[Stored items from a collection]

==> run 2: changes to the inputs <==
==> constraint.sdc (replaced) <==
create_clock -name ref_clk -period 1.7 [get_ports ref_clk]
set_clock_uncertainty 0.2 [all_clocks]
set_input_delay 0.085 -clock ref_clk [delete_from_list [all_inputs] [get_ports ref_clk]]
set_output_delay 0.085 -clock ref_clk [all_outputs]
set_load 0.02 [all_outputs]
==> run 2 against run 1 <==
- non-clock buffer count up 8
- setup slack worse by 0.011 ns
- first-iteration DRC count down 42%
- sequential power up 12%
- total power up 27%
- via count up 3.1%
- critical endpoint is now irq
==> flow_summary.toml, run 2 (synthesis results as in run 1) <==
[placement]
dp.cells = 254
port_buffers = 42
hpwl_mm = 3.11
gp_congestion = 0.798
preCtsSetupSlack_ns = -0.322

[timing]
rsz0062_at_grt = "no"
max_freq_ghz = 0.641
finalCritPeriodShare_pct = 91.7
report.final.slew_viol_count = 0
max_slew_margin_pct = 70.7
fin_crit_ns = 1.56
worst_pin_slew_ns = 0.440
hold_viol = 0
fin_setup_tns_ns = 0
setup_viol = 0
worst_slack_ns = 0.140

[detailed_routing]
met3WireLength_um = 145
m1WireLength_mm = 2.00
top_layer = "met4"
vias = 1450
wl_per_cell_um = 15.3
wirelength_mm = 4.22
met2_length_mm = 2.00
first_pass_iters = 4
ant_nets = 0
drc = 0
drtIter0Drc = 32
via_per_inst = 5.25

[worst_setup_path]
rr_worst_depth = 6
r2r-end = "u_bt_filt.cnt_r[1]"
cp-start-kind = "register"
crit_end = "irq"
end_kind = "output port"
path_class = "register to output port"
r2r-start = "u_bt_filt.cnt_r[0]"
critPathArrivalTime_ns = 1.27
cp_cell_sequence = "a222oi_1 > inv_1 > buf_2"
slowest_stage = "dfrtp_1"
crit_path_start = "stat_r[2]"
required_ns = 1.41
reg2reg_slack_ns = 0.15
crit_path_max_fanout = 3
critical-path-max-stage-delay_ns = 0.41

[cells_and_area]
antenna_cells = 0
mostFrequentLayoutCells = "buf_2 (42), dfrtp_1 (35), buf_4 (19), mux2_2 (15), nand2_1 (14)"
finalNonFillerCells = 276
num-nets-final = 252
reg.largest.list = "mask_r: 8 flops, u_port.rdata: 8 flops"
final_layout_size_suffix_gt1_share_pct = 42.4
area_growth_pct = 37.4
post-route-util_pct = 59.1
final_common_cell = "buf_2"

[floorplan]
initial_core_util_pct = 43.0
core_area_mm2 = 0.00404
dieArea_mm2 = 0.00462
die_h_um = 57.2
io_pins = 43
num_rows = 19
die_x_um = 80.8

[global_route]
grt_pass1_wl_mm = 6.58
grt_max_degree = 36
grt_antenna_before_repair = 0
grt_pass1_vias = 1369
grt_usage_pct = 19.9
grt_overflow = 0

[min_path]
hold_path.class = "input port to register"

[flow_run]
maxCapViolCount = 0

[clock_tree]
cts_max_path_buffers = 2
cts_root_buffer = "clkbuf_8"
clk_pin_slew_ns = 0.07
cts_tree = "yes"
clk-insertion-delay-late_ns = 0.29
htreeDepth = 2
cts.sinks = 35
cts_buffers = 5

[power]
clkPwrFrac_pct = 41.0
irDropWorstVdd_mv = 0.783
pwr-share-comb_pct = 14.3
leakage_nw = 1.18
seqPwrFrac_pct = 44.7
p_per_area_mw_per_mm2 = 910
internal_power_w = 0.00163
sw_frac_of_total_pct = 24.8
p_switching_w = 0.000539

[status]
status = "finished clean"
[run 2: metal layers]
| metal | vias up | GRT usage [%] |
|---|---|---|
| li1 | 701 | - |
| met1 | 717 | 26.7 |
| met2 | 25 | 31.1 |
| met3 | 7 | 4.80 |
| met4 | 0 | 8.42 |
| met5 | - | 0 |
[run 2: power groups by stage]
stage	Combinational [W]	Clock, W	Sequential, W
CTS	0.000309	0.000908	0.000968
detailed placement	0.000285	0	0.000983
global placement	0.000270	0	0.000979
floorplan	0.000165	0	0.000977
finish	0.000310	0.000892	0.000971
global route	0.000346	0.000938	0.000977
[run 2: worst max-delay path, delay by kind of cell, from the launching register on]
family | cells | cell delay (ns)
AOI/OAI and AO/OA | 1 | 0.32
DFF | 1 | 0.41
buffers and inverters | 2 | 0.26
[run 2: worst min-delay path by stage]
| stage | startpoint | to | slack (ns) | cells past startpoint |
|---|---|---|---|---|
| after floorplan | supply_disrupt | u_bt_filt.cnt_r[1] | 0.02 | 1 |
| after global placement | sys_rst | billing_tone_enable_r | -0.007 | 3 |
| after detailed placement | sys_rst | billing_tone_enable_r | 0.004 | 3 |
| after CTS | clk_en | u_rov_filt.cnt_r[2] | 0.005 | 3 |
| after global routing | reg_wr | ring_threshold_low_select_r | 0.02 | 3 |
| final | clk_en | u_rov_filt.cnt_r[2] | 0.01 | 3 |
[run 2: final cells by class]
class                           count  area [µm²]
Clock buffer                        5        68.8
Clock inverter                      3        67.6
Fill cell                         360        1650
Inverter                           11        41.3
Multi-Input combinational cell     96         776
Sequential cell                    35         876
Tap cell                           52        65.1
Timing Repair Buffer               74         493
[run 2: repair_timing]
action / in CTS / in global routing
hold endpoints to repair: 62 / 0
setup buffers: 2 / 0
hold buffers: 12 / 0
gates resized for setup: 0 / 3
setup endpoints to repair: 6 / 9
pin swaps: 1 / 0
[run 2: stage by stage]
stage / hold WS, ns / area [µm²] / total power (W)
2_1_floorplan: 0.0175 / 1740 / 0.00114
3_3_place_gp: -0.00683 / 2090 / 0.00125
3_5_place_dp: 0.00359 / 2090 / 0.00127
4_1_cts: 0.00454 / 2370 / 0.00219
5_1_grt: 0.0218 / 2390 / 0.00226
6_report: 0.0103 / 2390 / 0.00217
## config.mk

```make
export PLATFORM = sky130hd
export DESIGN_NAME = ufs_top
export DESIGN_NICKNAME = d
export VERILOG_FILES = /design/src/core/ufs_fifo.v /design/src/core/ufs_top.v
export VERILOG_INCLUDE_DIRS = /design/src /design/src/core
export SDC_FILE = /design/constraint.sdc
export NUM_CORES = 2
export LEC_CHECK = 0
export ABC_AREA = 0
export ABC_CLOCK_PERIOD_IN_PS = 2850
export BUFFER_PORTS_ARGS = -buffer_cell sky130_fd_sc_hd__buf_4
export CORE_MARGIN = 1.5
export CORE_UTILIZATION = 46
export DETAILED_ROUTE_END_ITERATION = 12
export PLACE_DENSITY = 0.72
export SETUP_SLACK_MARGIN = 0.05
export SLEW_MARGIN = 10
export SYNTH_ARGS = -nofsm -noshare
export SYNTH_HDL_FRONTEND = slang
export SYNTH_SLANG_ARGS = --single-unit
```

## constraint.sdc

```tcl
create_clock -name clk -period 2.85 [get_ports clk]
set_input_delay 0.1425 -clock clk [delete_from_list [all_inputs] [get_ports clk]]
set_output_delay 0.1425 -clock clk [all_outputs]
set_load 0.01 [all_outputs]
```

## src/core/ufs_defines.vh

```
`ifndef UFS_DEFINES_VH
`define UFS_DEFINES_VH

// Instance count, queue geometry and divisor width
`define UFS_NUM_CH      4
`define UFS_TX_W        8
`define UFS_RX_W        12
`define UFS_DEPTH       32
`define UFS_AW          5
`define UFS_DIV_W       16

// Receive entry field positions (data sits in bits 7:0)
`define UFS_RX_FERR     8
`define UFS_RX_PERR     9
`define UFS_RX_BRK      10
`define UFS_RX_OVR      11

// Receive level at which the ready-to-send pin goes high
`define UFS_RTS_LEVEL   6'd28

// Reset values and shortest data length
`define UFS_LINE_IDLE   1'b1
`define UFS_DIV_RST     16'h0000
`define UFS_LEN_BASE    4'd5

`endif

```

## src/core/ufs_fifo.v

```verilog
`timescale 1ns/10ps
`include "ufs_defines.vh"

module ufs_fifo #(
   parameter W  = 8,
   parameter D  = 32,
   parameter AW = 5
) (
   input  wire          clk,
   input  wire          rst,
   input  wire          en,
   input  wire          push,
   input  wire [W-1:0]  wdata,
   input  wire          pop,
   output wire [W-1:0]  rdata,
   output reg           full_q,
   output reg           empty_q,
   output reg  [AW:0]   count_q
);
   reg  [W-1:0]  mem [0:D-1];
   reg  [AW-1:0] wp_q;
   reg  [AW-1:0] rp_q;
   wire          do_push = push & ~full_q;
   wire          do_pop  = pop & ~empty_q;
   reg  [AW:0]   cnt_d;

   assign rdata = mem[rp_q];

   // Next occupancy; push and pop in one cycle cancel
   always @* begin
      cnt_d = count_q;
      if (do_push & ~do_pop)
         cnt_d = count_q + 1'b1;
      else if (do_pop & ~do_push)
         cnt_d = count_q - 1'b1;
   end

   ////////////////////////////////////////////////////////////////////////
   // Storage and pointers; flags are registered so callers see flops
   always @(posedge clk) begin
      if (rst) begin
         wp_q    <= {AW{1'b0}};
         rp_q    <= {AW{1'b0}};
         count_q <= {(AW+1){1'b0}};
         full_q  <= 1'b0;
         empty_q <= 1'b1;
      end else if (en) begin
         if (do_push) begin
            mem[wp_q] <= wdata;
            wp_q      <= (wp_q == D - 1) ? {AW{1'b0}} : wp_q + 1'b1;
         end
         if (do_pop)
            rp_q <= (rp_q == D - 1) ? {AW{1'b0}} : rp_q + 1'b1;
         count_q <= cnt_d;
         full_q  <= (cnt_d == D);
         empty_q <= (cnt_d == {(AW+1){1'b0}});
      end
   end
endmodule // ufs_fifo

```

## src/core/ufs_top.v

```verilog
// Function
// Four independent serial channels, each with own queues, divisor and setup.
// Transmit queue per channel is 8 bits wide and 32 entries deep.
// Receive queue per channel is 12 bits wide and 32 entries deep.
// Top four bits of each receive entry hold that character's error flags.
// Bytes written by the host are serialised onto the transmit line.
// Incoming serial bits are assembled into characters and queued for reading.
// Software divisor sets the bit period for transmit and receive.
// Data length, parity mode and stop-bit count are programmable per channel.
// With flow control, pause on peer not-ready; signal not-ready when nearly full.
// Full duplex normally; half duplex lets only one direction run. Here a send and a receive that start in the same cycle both run.
// Loopback feeds transmitter into receiver internally, outer line stays idle.
// Separately enabled interrupt requests for transmit, receive and error events.
// Channels run on their own without processor involvement.
// Software sets a channel's power enable before using it.
// Power state of the channel group is readable as a status output.
// One shared power domain: any enable powers every channel.
// Frame is low start, data LSB first, optional parity, high stops.
// Receiver flags framing, parity and overrun errors.
`timescale 1ns/10ps
`include "ufs_defines.vh"

module ufs_top #(
   parameter NCH  = `UFS_NUM_CH,
   parameter DEP  = `UFS_DEPTH,
   parameter AW   = `UFS_AW,
   parameter DW   = `UFS_DIV_W
) (
   input  wire                clk,
   input  wire                nrst,
   input  wire                ce,
   input  wire [NCH-1:0]      device_power_enable_control,
   output reg                 device_power_status_indication,
   input  wire [NCH*8-1:0]    tx_data,
   input  wire [NCH-1:0]      tx_wr,
   output wire [NCH-1:0]      tx_full,
   output wire [NCH-1:0]      tx_empty,
   input  wire [NCH-1:0]      rx_pop,
   output reg  [NCH*12-1:0]   rx_data_q,
   output reg  [NCH-1:0]      rx_valid_q,
   input  wire [NCH*DW-1:0]   baud_div,
   input  wire [NCH*2-1:0]    data_len,
   input  wire [NCH-1:0]      parity_en,
   input  wire [NCH-1:0]      parity_odd,
   input  wire [NCH-1:0]      stop_two,
   input  wire [NCH-1:0]      tx_en,
   input  wire [NCH-1:0]      rx_en,
   input  wire [NCH-1:0]      flow_en,
   input  wire [NCH-1:0]      half_duplex,
   input  wire [NCH-1:0]      loopback,
   input  wire [NCH-1:0]      tx_irq_en,
   input  wire [NCH-1:0]      rx_irq_en,
   input  wire [NCH-1:0]      err_irq_en,
   input  wire [NCH-1:0]      err_clr,
   output reg  [NCH-1:0]      err_flag_q,
   output reg  [NCH-1:0]      irq_q,
   input  wire [NCH-1:0]      rxd,
   input  wire [NCH-1:0]      cts_n,
   output reg  [NCH-1:0]      txd_q,
   output reg  [NCH-1:0]      rts_n_q
);
   // Transmit states
   localparam [2:0] T_IDLE  = 3'd0;
   localparam [2:0] T_START = 3'd1;
   localparam [2:0] T_DATA  = 3'd2;
   localparam [2:0] T_PAR   = 3'd3;
   localparam [2:0] T_STOP  = 3'd4;
   // Receive states
   localparam [2:0] R_IDLE  = 3'd0;
   localparam [2:0] R_START = 3'd1;
   localparam [2:0] R_DATA  = 3'd2;
   localparam [2:0] R_PAR   = 3'd3;
   localparam [2:0] R_STOP  = 3'd4;

   ////////////////////////////////////////////////////////////////////////
   // Shared power domain: any single enable powers the whole group
   reg pwr_q;
   always @(posedge clk) begin
      if (!nrst) begin
         pwr_q                          <= 1'b0;
         device_power_status_indication <= 1'b0;
      end else if (ce) begin
         pwr_q                          <= |device_power_enable_control;
         device_power_status_indication <= |device_power_enable_control;
      end
   end

   // Unpowered channels sit in reset; clock enable freezes everything
   wire crst = ~nrst | ~pwr_q;
   wire run  = ce;

   genvar g;
   generate
      for (g = 0; g < NCH; g = g + 1) begin : ch
         // Per-channel setup taps
         wire [DW-1:0] div    = baud_div[DW*g +: DW];
         wire [1:0]    dlen   = data_len[2*g +: 2];
         wire [3:0]    nbits  = {2'b00, dlen} + `UFS_LEN_BASE;
         wire [7:0]    dmask  = 8'hFF >> (2'd3 - dlen);

         // Pin synchronisers; only stage two is read by logic
         reg rxd_s1_q, rxd_s2_q, cts_s1_q, cts_s2_q;

         // Transmit path
         reg  [2:0]    ts_q;
         reg  [DW-1:0] tcnt_q;
         reg  [3:0]    tbit_q;
         reg  [7:0]    tsh_q;
         reg           tpar_q;
         reg           tstop2_q;
         reg           tline_q;
         wire [7:0]    tq_rdata;
         wire          tq_full, tq_empty;

         // Receive path
         reg  [2:0]    rs_q;
         reg  [DW-1:0] rcnt_q;
         reg  [3:0]    rbit_q;
         reg  [7:0]    rsh_q;
         reg           rperr_q;
         reg           ovr_pend_q;
         reg           rprev_q;
         reg           rpush_q;
         reg  [11:0]   rent_q;
         wire [11:0]   rq_rdata;
         wire          rq_full, rq_empty;
         wire [AW:0]   rq_count;

         wire rx_src  = loopback[g] ? tline_q : rxd_s2_q;
         wire tx_busy = (ts_q != T_IDLE);
         wire rx_busy = (rs_q != R_IDLE);
         // Peer not-ready and half-duplex hold-off both gate a new frame
         wire tx_take = (ts_q == T_IDLE) & tx_en[g] & ~tq_empty
                        & ~(flow_en[g] & cts_s2_q)
                        & ~(half_duplex[g] & rx_busy);
         wire rq_pop  = ~rq_empty & (~rx_valid_q[g] | rx_pop[g]);
         wire [7:0] rdat = (rsh_q >> (4'd8 - nbits));

         // Host writes are dropped while the queue reports full
         ufs_fifo #(.W(`UFS_TX_W), .D(DEP), .AW(AW)) u_txq (
            .clk     (clk),
            .rst     (crst),
            .en      (run),
            .push    (tx_wr[g]),
            .wdata   (tx_data[8*g +: 8]),
            .pop     (tx_take),
            .rdata   (tq_rdata),
            .full_q  (tq_full),
            .empty_q (tq_empty),
            .count_q ()
         );

         ufs_fifo #(.W(`UFS_RX_W), .D(DEP), .AW(AW)) u_rxq (
            .clk     (clk),
            .rst     (crst),
            .en      (run),
            .push    (rpush_q),
            .wdata   (rent_q),
            .pop     (rq_pop),
            .rdata   (rq_rdata),
            .full_q  (rq_full),
            .empty_q (rq_empty),
            .count_q (rq_count)
         );

         assign tx_full[g]  = tq_full;
         assign tx_empty[g] = tq_empty;

         // Two-flop synchronisers for the pins
         always @(posedge clk) begin
            if (crst) begin
               rxd_s1_q <= `UFS_LINE_IDLE;
               rxd_s2_q <= `UFS_LINE_IDLE;
               cts_s1_q <= 1'b0;
               cts_s2_q <= 1'b0;
            end else if (run) begin
               rxd_s1_q <= rxd[g];
               rxd_s2_q <= rxd_s1_q;
               cts_s1_q <= cts_n[g];
               cts_s2_q <= cts_s1_q;
            end
         end

         ////////////////////////////////////////////////////////////////////
         // Transmitter: every bit lasts div+1 cycles
         always @(posedge clk) begin
            if (crst) begin
               ts_q     <= T_IDLE;
               tcnt_q   <= `UFS_DIV_RST;
               tbit_q   <= 4'd0;
               tsh_q    <= 8'h00;
               tpar_q   <= 1'b0;
               tstop2_q <= 1'b0;
               tline_q  <= `UFS_LINE_IDLE;
            end else if (run) begin
               case (ts_q)
                  T_IDLE: begin
                     if (tx_take) begin
                        tsh_q  <= tq_rdata & dmask;
                        tpar_q <= (^(tq_rdata & dmask)) ^ parity_odd[g];
                        tcnt_q <= div;
                        tline_q <= 1'b0;
                        ts_q   <= T_START;
                     end
                  end
                  T_START, T_DATA: begin
                     if (tcnt_q != {DW{1'b0}}) begin
                        tcnt_q <= tcnt_q - 1'b1;
                     end else begin
                        tcnt_q <= div;
                        if (ts_q == T_START || tbit_q != nbits) begin
                           tline_q <= tsh_q[0];
                           tsh_q   <= tsh_q >> 1;
                           tbit_q  <= tbit_q + 1'b1;
                           ts_q    <= T_DATA;
                        end else if (parity_en[g]) begin
                           tline_q <= tpar_q;
                           ts_q    <= T_PAR;
                        end else begin
                           tline_q  <= 1'b1;
                           tstop2_q <= stop_two[g];
                           ts_q     <= T_STOP;
                        end
                     end
                  end
                  T_PAR: begin
                     if (tcnt_q != {DW{1'b0}}) begin
                        tcnt_q <= tcnt_q - 1'b1;
                     end else begin
                        tcnt_q   <= div;
                        tline_q  <= 1'b1;
                        tstop2_q <= stop_two[g];
                        ts_q     <= T_STOP;
                     end
                  end
                  T_STOP: begin
                     if (tcnt_q != {DW{1'b0}}) begin
                        tcnt_q <= tcnt_q - 1'b1;
                     end else if (tstop2_q) begin
                        tcnt_q   <= div;
                        tstop2_q <= 1'b0;
                     end else begin
                        tbit_q <= 4'd0;
                        ts_q   <= T_IDLE;
                     end
                  end
                  default: ts_q <= T_IDLE;
               endcase
            end
         end

         ////////////////////////////////////////////////////////////////////
         // Receiver: samples mid-bit after a falling edge on the line
         always @(posedge clk) begin
            if (crst) begin
               rs_q       <= R_IDLE;
               rcnt_q     <= `UFS_DIV_RST;
               rbit_q     <= 4'd0;
               rsh_q      <= 8'h00;
               rperr_q    <= 1'b0;
               ovr_pend_q <= 1'b0;
               rprev_q    <= `UFS_LINE_IDLE;
               rpush_q    <= 1'b0;
               rent_q     <= 12'h000;
            end else if (run) begin
               rprev_q <= rx_src;
               rpush_q <= 1'b0;
               case (rs_q)
                  R_IDLE: begin
                     // Half duplex ignores the line while sending
                     if (rx_en[g] & rprev_q & ~rx_src
                         & ~(half_duplex[g] & tx_busy)) begin
                        rcnt_q <= div >> 1;
                        rbit_q <= 4'd0;
                        rs_q   <= R_START;
                     end
                  end
                  R_START: begin
                     if (rcnt_q != {DW{1'b0}}) begin
                        rcnt_q <= rcnt_q - 1'b1;
                     end else if (!rx_src) begin
                        rcnt_q <= div;
                        rs_q   <= R_DATA;
                     end else begin
                        rs_q <= R_IDLE; // Glitch, not a start bit
                     end
                  end
                  R_DATA: begin
                     if (rcnt_q != {DW{1'b0}}) begin
                        rcnt_q <= rcnt_q - 1'b1;
                     end else begin
                        rcnt_q <= div;
                        rsh_q  <= {rx_src, rsh_q[7:1]};
                        rbit_q <= rbit_q + 1'b1;
                        if (rbit_q == nbits - 1'b1)
                           rs_q <= parity_en[g] ? R_PAR : R_STOP;
                     end
                  end
                  R_PAR: begin
                     if (rcnt_q != {DW{1'b0}}) begin
                        rcnt_q <= rcnt_q - 1'b1;
                     end else begin
                        rcnt_q  <= div;
                        rperr_q <= rx_src ^ (^rdat) ^ parity_odd[g];
                        rs_q    <= R_STOP;
                     end
                  end
                  R_STOP: begin
                     if (rcnt_q != {DW{1'b0}}) begin
                        rcnt_q <= rcnt_q - 1'b1;
                     end else begin
                        // Overrun drops the character and marks the next one
                        if (rq_full) begin
                           ovr_pend_q <= 1'b1;
                        end else begin
                           rpush_q    <= 1'b1;
                           ovr_pend_q <= 1'b0;
                        end
                        rent_q[7:0]            <= rdat;
                        rent_q[`UFS_RX_FERR]   <= ~rx_src;
                        rent_q[`UFS_RX_PERR]   <= rperr_q & parity_en[g];
                        rent_q[`UFS_RX_BRK]    <= ~rx_src & (rdat == 8'h00);
                        rent_q[`UFS_RX_OVR]    <= ovr_pend_q;
                        rperr_q <= 1'b0;
                        rs_q    <= R_IDLE;
                     end
                  end
                  default: rs_q <= R_IDLE;
               endcase
            end
         end

         ////////////////////////////////////////////////////////////////////
         // Read stage, pins, error flag and interrupt; all outputs are flops
         wire err_ev = (rs_q == R_STOP) & (rcnt_q == {DW{1'b0}})
                       & (~rx_src | (rperr_q & parity_en[g]) | rq_full);
         always @(posedge clk) begin
            if (crst) begin
               rx_data_q[12*g +: 12] <= 12'h000;
               rx_valid_q[g]         <= 1'b0;
               txd_q[g]              <= `UFS_LINE_IDLE;
               rts_n_q[g]            <= 1'b0;
               err_flag_q[g]         <= 1'b0;
               irq_q[g]              <= 1'b0;
            end else if (run) begin
               if (rq_pop) begin
                  rx_data_q[12*g +: 12] <= rq_rdata;
                  rx_valid_q[g]         <= 1'b1;
               end else if (rx_pop[g]) begin
                  rx_valid_q[g] <= 1'b0;
               end
               // Outer line idles high in loopback
               txd_q[g]   <= loopback[g] ? `UFS_LINE_IDLE : tline_q;
               // Threshold below full leaves room for frames already in flight
               rts_n_q[g] <= flow_en[g] & (rq_count >= `UFS_RTS_LEVEL);
               // Set wins over a clear in the same cycle
               err_flag_q[g] <= (err_flag_q[g] & ~err_clr[g]) | err_ev;
               irq_q[g] <= (tx_irq_en[g] & tq_empty)
                           | (rx_irq_en[g] & rx_valid_q[g])
                           | (err_irq_en[g] & err_flag_q[g]);
            end
         end
      end
   endgenerate
endmodule // ufs_top

```

==> results.md <==
* YS warnings at 0
* CTS tree: done
* Critical hold path startpoint: tx_en[1]
* Largest net degree at the start of global routing at 143
* Headroom to the max-slew limit at 15.2%
* Fin crit share at 104%
* ANT nets after route at 0
* Post-Synth XOR/XNOR Area at 1.07%
* DRT Pass-1 Iters at 6
* Post-synthesis register bit count at 3133
* Worst Setup Start Kind: flip-flop
* Register area share after synthesis at 68.0%
* Synth Area in Compound Gates at 5.79%
* Ys flop type: edfxtp_1
* Setup-failing EPs final at 3
* Worst-Skew Late Latency at 0.92 ns
* Async set-or-reset flop fraction in the synthesized netlist at 0%
* Critical Path End Type: flip-flop
* Number of synthesized flops with an enable pin at 2560
* RSZ-0062 raised after global routing: yes
* GRT Util Overall at 22.1%
* CTS max path bufs at 4
* Multi-input gate area at 39500 um2
* Max Slew Vio Count at 0
* Final worst slack at -0.119 ns
* Post-Synth Adder-Cell Area at 1.25%
* Syn-to-layout area delta at 18.2%
* Initial antenna violation count at 24
* Fill cell count at 21392
* Worst Max-Slew Pin Slew at 1.27 ns
* # nets final at 9561
* Leak Pwr at 0.0537 uW
* # DRC at 0
* Mux share of post-synthesis cell area at 14.5%
* FF+latch area at 88400 um2
* Mean post-synth cell area at 15.7 um2
* Num CTS Buffers at 324
* Pwr Density at 610 nW/um2
* Gpl congestion at 0.873
* Die Wd at 534 um
* Fin. Hold Viols at 0
* GRT overflow at 0
* Hold WC Path Type: primary input to flip-flop
* DIE HEIGHT at 534 um
* Initial DRC Count at 7856
* Utilization after layout at 54.8%
* Peak VDD IR at 0.540 mV
* Vias/cell at 5.87
* Routed WL per cell at 24.1 um
* Synth Instances at 8282
* MaxCap Viol Count at 0
* Clk pin slew, worst setup/hold paths at 0.06 ns
* Initial Utilization at 46.4%
* First-pass GRT wire length at 483000 um
* IO Port Bufs at 251
* Die area at 286000 um2
* Top cell type's share of synthesized area at 59.2%
* H-tree levels at 5
* Simple-Gate Fraction of Synth Area at 7.52%
* Combinational family with the most area after synthesis: multiplexers
* Max frequency at 337 MHz
* Worst EP arrival at 3.75 ns
* Layout cell share with drive strength beyond 1 at 24.6%
* Final TNS setup at -0.211 ns
* Vias in the first global route at 77740
* Setup Skew at 0.0608 ns
* Synth unique cells at 96
* WS Path Type: flip-flop to flip-flop
* Max FO, Critical Path at 6
* Mapped Nets at 8584
* Status: complete, but fails checks
* Synth area leaders: edfxtp_1 (59%), mux4_2 (13%), dfxtp_1 (8.8%)
* Final min period at 2.97 ns
* Clk sinks at 3133
* Post-Synthesis Cell Area at 130000 um2
* Row count at 194
* Via count at 77967
* Worst endpoint required time at 3.63 ns
* Dpl hpwl at 211000 um
* Post-synth top area cell: edfxtp_1
* Root Buffer Master: clkbuf_16
* Total routed wirelength at 321000 um
* Violated checks: setup timing
* I/O Pins at 252
* Core Box Area at 280000 um2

> **Aim of the exercise**: Scan the entries above for the line containing "clk_pin_slew_ns = 0.07", and copy it and all lines after it exactly, down to and including the line containing "met3 | 7 | 4.80 |".

> **Final answer**:
clk_pin_slew_ns = 0.07
cts_tree = "yes"
clk-insertion-delay-late_ns = 0.29
htreeDepth = 2
cts.sinks = 35
cts_buffers = 5

[power]
clkPwrFrac_pct = 41.0
irDropWorstVdd_mv = 0.783
pwr-share-comb_pct = 14.3
leakage_nw = 1.18
seqPwrFrac_pct = 44.7
p_per_area_mw_per_mm2 = 910
internal_power_w = 0.00163
sw_frac_of_total_pct = 24.8
p_switching_w = 0.000539

[status]
status = "finished clean"
[run 2: metal layers]
| metal | vias up | GRT usage [%] |
|---|---|---|
| li1 | 701 | - |
| met1 | 717 | 26.7 |
| met2 | 25 | 31.1 |
| met3 | 7 | 4.80 |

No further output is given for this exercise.